Oh, Dr. T. He just gets me, ya know.
Because I’m on a longer leash now. I’m getting some freedom. Less doctor’s appointments, less calls, less X-rays. At least for cancer. I am still straightening out some ENT biz.
So what are my next steps? Where do I go from here? Well, after another long discussion with Dr. Tandra yesterday, I decided to start a monthly shot called Lupron. Lupron is a shot that others might know as something they were given for severe endometriosis. For me, the Lupron was administered for the first time yesterday. It is a shot in the bum. And what it will do is shut off my ovaries. I am shutting off my ovaries in order to get a better handle on hormone production.
Essentially, due to my age, I had three choices {I am not a doctor. This is just how I interpreted the info}:
1. Go on Tamoxifen. Tamoxifen is a drug that suppresses estrogen production. And my cancer feeds off of hormones so I needed to do one of these three. Tamoxifen would be taken once daily for ten years. Long term side effects include pulmonary embolism, stroke, seizures, blood clots, etc. Short term side effects include bone loss, depression, weight gain, etc.

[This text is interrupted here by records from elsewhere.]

### config.mk
export PLATFORM = sky130hd
export DESIGN_NAME = iis_tx_sched_flat
export DESIGN_NICKNAME = d
export VERILOG_FILES = /design/src/rtl/iis_tx_sched_if.sv /design/src/rtl/iis_tx_sched.sv /design/src/flat_wrapper.sv
export SDC_FILE = /design/constraint.sdc
export NUM_CORES = 1
export LEC_CHECK = 0
export CAP_MARGIN = 10
export CORE_MARGIN = 5
export CORE_UTILIZATION = 30
export DETAILED_ROUTE_END_ITERATION = 8
export PLACE_DENSITY = 0.64
export RECOVER_POWER = 25
export SLEW_MARGIN = 20
export SYNTH_ARGS = -nofsm -noshare
export SYNTH_HDL_FRONTEND = slang
export SYNTH_SLANG_ARGS = --single-unit
export TNS_END_PERCENT = 50
### constraint.sdc
create_clock -name clk_in -period 5 [get_ports clk_in]
set_input_delay 0.5 -clock clk_in [delete_from_list [all_inputs] [get_ports clk_in]]
set_output_delay 0.5 -clock clk_in [all_outputs]
set_load 0.05 [all_outputs]
### src/rtl/iis_tx_sched_if.sv
// Bus bundle for the I2S transmit scheduler.
// Groups the sample-source handshake, the TX FIFO write port and the
// transmitter control/status pair so the scheduler and its environment
// connect through one port.
//   src_valid[1:0]     per-source sample valid
//   src_data[31:0]     {src1[15:0], src0[15:0]}
//   src_ready[1:0]     per-source ready
//   fifo_full          TX FIFO full
//   fifo_wr_en         TX FIFO write strobe
//   fifo_wr_data[15:0] TX FIFO write data
//   send_finish        transmitter burst-complete level
//   send_ctrl[2:0]     transmitter control {load, reserved, enable}
// The master modport is the scheduler; the slave modport is everything
// around it (sources, FIFO, transmitter).
interface iis_tx_sched_if;
    logic [1:0]  src_valid;
    logic [31:0] src_data;
    logic [1:0]  src_ready;
    logic        fifo_full;
    logic        fifo_wr_en;
    logic [15:0] fifo_wr_data;
    logic        send_finish;
    logic [2:0]  send_ctrl;

    modport master (
        input  src_valid, src_data, fifo_full, send_finish,
        output src_ready, fifo_wr_en, fifo_wr_data, send_ctrl
    );

    modport slave (
        output src_valid, src_data, fifo_full, send_finish,
        input  src_ready, fifo_wr_en, fifo_wr_data, send_ctrl
    );
endinterface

2. Go on Lupron shots + and aromatase inhibitor. Lupron shots will chemically suppress my ovaries. One of three aromatase inhibitors will help eat the estrogen et al. You cannot choose the Lupron unless you are done having children. This option has fewer long term side effects but the short term side effects include joint pain, depression, rapid weight gain, anxiety, vaginal dryness, hot flashes, loss of sexual desire and drive, bone loss, and loss of period. This pill+shot would be taken for 5-10 years.
3. Have my ovaries taken out and then take an aromatase inhibitor. Same side effects as number two, just a little more “severe” because you are not chemically suppressing the ovaries, you are actually removing them from the body. Also, this would have required another surgery.
In the research done, number two was my “best bet.” It has shown the most efficacy for non-recurrence within the first five years. So that is what I chose. For now. I had the freedom, totally, to choose. To research on my own. To ask around. I live in a place where I, along with very skilled medical professionals, get to make decisions. And have freedom to say yes or no.
So yesterday, with a bit of fear and trepidation, I pulled up my dress, exposed my bum, and got my first Lupron shot. I will watch over the next thirty days. I will see if I have drastic weight gain, depression, decrease in sexual intimacy, and hot flashes. I will keep a notebook of joint pain or loss of interest in life.I will also start taking Aromasin as it was the drug that showed the most efficacy in trials. I will stay very active. I will, actually, have to watch how much I eat a bit. And I will pray that God goes easy on the side effects for me.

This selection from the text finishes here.